In recent developments, the FTC released its long-awaited report on children's privacy, CDT and other groups asked the FCC to rule that the Bay Area Rapid Transit (BART) agency acted illegally when it shut down cell phone service in its stations to thwart protests, and a federal court ruled that the government needs a warrant to compel a cell phone company to disclose stored location data on a customer.
FTC Holds Firm on COPPA Age Limits
The federal Children's Online Privacy Protection Act (COPPA) requires websites or online services directed to children to obtain verified parental consent before collecting personal information from children under 13. Some advocates, focused on issues of marketing and privacy, have been calling for the age threshold to be raised, to as high as 18. CDT has opposed raising the COPPA age, arguing that it would limit the First Amendment rights of older teens to access lawful and useful content. Last week, the Federal Trade Commission issued its long-awaited report on COPPA, concluding that the Act's stated age limits should remain unchanged. While the report stops short of asking Congress to open COPPA for amendment, it proposes updating the FTC regulations implementing the Act. Overall, the recommendations are appropriately aimed at keeping COPPA current with developing technology and advertising practices. However, in a worrisome proposal, the FTC suggested a new method of obtaining verified parental consent that would require website operators to collect a parent's driver's license or social security number and cross-check it against other databases.

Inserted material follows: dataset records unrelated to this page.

This is an optimization exercise on Yosys and OpenROAD, whose aim is small area, a short achievable clock period and few clock cycles, not a production implementation. Function was checked by simulation only, so behaviour that the tests miss may differ from the original.

==> flow/design.v (outline; a module is shown in full before it is edited, if it fits) <==
// module rtcconv_exec: 1617 lines
// module rtcconv: 179 lines
module rtcconv (
    input  wire        clk,
    input  wire        rst,           
    input  wire        bus_wr,
    input  wire        bus_rd,
    input  wire [7:0]  bus_addr,
    input  wire [3:0]  bus_be,
    input  wire [31:0] bus_wdata,
    output reg  [31:0] bus_rdata
);
  // ...
==> flow/run.sh <==
#!/bin/bash
# synth_recipe.tcl (not shown) runs the flow's synth.tcl, then flattens the netlist and writes it again
# the make line also repeats each setting of config.mk as NAME=value (left out here)
make -C /OpenROAD-flow-scripts/flow DESIGN_CONFIG=/design/flow/config.mk WORK_HOME=/design/flow/orfs CLKGATE_MAP_FILE= SYNTH_SCRIPT=/design/flow/synth_recipe.tcl finish
==> flow/config.mk <==
export PLATFORM = sky130hd
export DESIGN_NAME = rtcconv
export DESIGN_NICKNAME = rtcconv
export VERILOG_FILES = /design/flow/design.v
export SDC_FILE = /design/flow/constraint.sdc
export NUM_CORES = 4
export LEC_CHECK = 0
export ABC_AREA = 1
export CAP_MARGIN = 20
export CORE_MARGIN = 2
export CORE_UTILIZATION = 40
export SLEW_MARGIN = 20
==> flow/constraint.sdc <==
create_clock -name core_clock -period 100.0 [get_ports {clk}]
set_input_delay 20.0000 -clock core_clock [delete_from_list [all_inputs] [get_ports {clk}]]
set_output_delay 20.0000 -clock core_clock [all_outputs]
set_load 0.01 [all_outputs]
==> out/results.ini, run 1 <==
[sta]
fin_skew_ps = 25.6
worst_pin_slew_ps = 1160
rsz0062_at_grt = false

[placed_design]
dp_hpwl_mm = 102
globalplace.congestion = 1.07

[yosys]
synth-simple-area-share = 0.188
syn_nets = 5275
syn_area_sq_um = 33600
muxShareOfSynthArea = 0.000931
synth-compound-area-share = 0.190
synth_top_cell_area_share = 0.187
yosysWarnings = 2

[finish]
largest_register_ffs = 64
seq_area_sq_um = 6270
fin_area_sq_um = 36800
multi_input_area_sq_um = 23200

[drt]
maxUsedRoutingLayer = met5
first_pass_iters = 6

[worst_hold_path]
hold-path-endpoint = bus_rdata[9]
hold_class = flip-flop to flip-flop

[clock_tree]
numCtsBuffers = 38

[die]
die_height_microns = 294

[critical_path]
r2r_end = tb_year[2]
crit_required_ps = 100510

[outcome]
status = timing/DRC/antenna clean

Testbench counts, summed over its fixed seeds: cycles 93,191.
This is an optimization exercise on Yosys and OpenROAD, whose aim is small area, not a production implementation. Function was checked by simulation only, so behaviour that the tests miss may differ from the original. Power and IR drop assume default switching activity.

Setup of v7:
// tbacc
module tbacc (
    input  wire         clk,
    input  wire         rst,
    input  wire         cmd_valid,
    output wire         cmd_ready,
    input  wire [7:0]   cmd_op,
    input  wire [63:0]  cmd_a,
    input  wire [63:0]  cmd_b,
    output wire         rsp_valid,
    output wire [7:0]   rsp_status,
    output wire [63:0]  rsp_data,
    output wire         mem_req,
    output wire         mem_wide,
    output wire [31:0]  mem_addr,
    input  wire         mem_ack,
    input  wire [63:0]  mem_rdata,
    input  wire         mem_err,
    output wire [63:0]  value_o,
    output wire [15:0]  status_o
);
Size in the first run: ~1800 cells after synthesis, roughly 510 flip-flops, roughly 390 I/O pins.
Settings: LEC_CHECK=0, ABC_AREA=1, CAP_MARGIN=20, CORE_MARGIN=2, CORE_UTILIZATION=40, CTS_BUF_LIST=sky130_fd_sc_hd__clkbuf_4, PLACE_DENSITY=0.6, SLEW_MARGIN=20; clock period 12.5 ns.
run.sh (not shown) runs the stock make flow with config.mk's settings and CLKGATE_MAP_FILE= SYNTH_SCRIPT=/design/flow/synth_recipe.tcl, a recipe that flattens the netlist after the stock synthesis.
v7 has completed all stages; timing, DRC and antenna checks passed.
Input-level comparison between v59 and v7:
- a deleted CTS_BUF_LIST that had been sky130_fd_sc_hd__clkbuf_4
==> flow/flow/run.sh (new file) <==
#!/bin/bash
# Standard ORFS layout with the smallest port buffer and a leaner clock tree.
set -euo pipefail
export BUFFER_PORTS_ARGS="-buffer_cell sky130_fd_sc_hd__buf_1"
export CTS_ARGS="-sink_clustering_enable -repair_clock_nets -dont_use_dummy_load -buf_list sky130_fd_sc_hd__clkbuf_8 -sink_clustering_size 24"
bash standard.sh > standard.log 2>&1
==> flow/standard.sh (new file) <==
#!/bin/bash
# synth_recipe.tcl (not shown) runs the flow's synth.tcl, then flattens the netlist and writes it again
# the make line also repeats each setting of config.mk as NAME=value (left out here)
make -C /OpenROAD-flow-scripts/flow DESIGN_CONFIG=/design/flow/config.mk WORK_HOME=/design/flow/orfs CLKGATE_MAP_FILE= SYNTH_SCRIPT=/design/flow/synth_recipe.tcl "${@:-finish}"
removed: flow/run.sh
- Against v7, v59 reports a clock tree cell share of total cell area that is lower.
- Compared to v7, v59 shows a wider setup margin.
- Relative to v7, v59 improves post-route minimum period.
- Compared with v7, in v59 total power fell by 11%; met3 track utilization from global routing shrank by 1.7 points; arrival time at the worst endpoint dropped 680 ps; share of post-route cells with drive strength above 1 fell 5.0 points; final hold slack saw an increase.
- Delta (v59 minus v7): detailed placer's ending HPWL dropped 1500 um, headroom to the max-slew limit moved up, combinational share of power down 0.8 points.
## Diff of input files: v30 against v59
==> flow/run.sh (new file) <==
#!/bin/bash
# synth_recipe.tcl (not shown) runs the flow's synth.tcl, then flattens the netlist and writes it again
# the make line also repeats each setting of config.mk as NAME=value (left out here)
make -C /OpenROAD-flow-scripts/flow DESIGN_CONFIG=/design/flow/config.mk WORK_HOME=/design/flow/orfs CLKGATE_MAP_FILE= SYNTH_SCRIPT=/design/flow/synth_recipe.tcl finish
removed: flow/flow/run.sh
removed: flow/standard.sh
Results
v30 finished every stage and its layout cleared the timing, DRC and antenna checks. For the multi-input combinational area share, v30 came in 3.5 points lower than v59 did. v30 — first-iteration DRC count 232 lower, v59 as reference. In the flow results for v30 and v59, the worst slew slack as a fraction of its limit is larger on v59. NOTE: detailed-routed wire length on met3 in v30 exceeds that of v59. Diff v59 -> v30 | setup slack | decrease of 380 ps. [compare] base=v59 new=v30: routed wire length went up by 2800 um; multi-input logic area held; net switching power rose about 16%. The count of plain and timing-repair buffers on v30 is in line with that on v59. v30 has power share of the combinational group above what v59 had. Count of vias placed by the detailed router: v59 vs v30 — no meaningful difference.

This proposal raises serious privacy and free speech issues.
FCC Asked to Declare BART Cellular Shutdown Illegal
CDT joined Public Knowledge and a coalition of technology and media policy groups in filing an emergency petition with the Federal Communications Commission protesting the shutdown of cell phone service within the Bay Area Rapid Transit (BART) system earlier this month. As we previously wrote, BART's decision to terminate cell phone service in portions of the transit system, in a failed attempt to thwart protesters, raised significant First Amendment concerns. The FCC petition focuses not on the Constitutional issues, but rather on federal law protecting communications systems from interference or disruption except under specified procedures.
Come Back With a Warrant
Citing the Constitution's Fourth Amendment, a federal judge in New York ruled on August 22 that government investigators need a warrant to require a cell phone service provider to produce retrospective location information about the movements of a customer. A number of judges have held that a warrant is needed to track a cell phone in realtime. This latest case is especially noteworthy because it concerned stored data. Nationwide, the courts remain split on the appropriate standards for both retrospective and realtime tracking. The ruling adds weight to the recommendations of a diverse coalition of companies and groups calling on Congress to update the federal statute protecting electronic communications privacy. In particular, the case could give a boost to the GPS Act, S.1212/H.R. 2168, which would require warrants for government access to location tracking information, both stored and realtime.
Under a new rule proposed by the Department of Health and Human Services, patients will no longer have to wait anxiously for a doctor to call with the results from a lab test. The HHS regulation would give patients the ability to access or receive their results directly from the lab. Currently, most laboratories are restricted from disclosing test results to patients directly.
Last Thursday, the Senate Judiciary Committee approved language making it clear that the federal Computer Fraud and Abuse Act could not be used to criminally prosecute violations of website terms of service.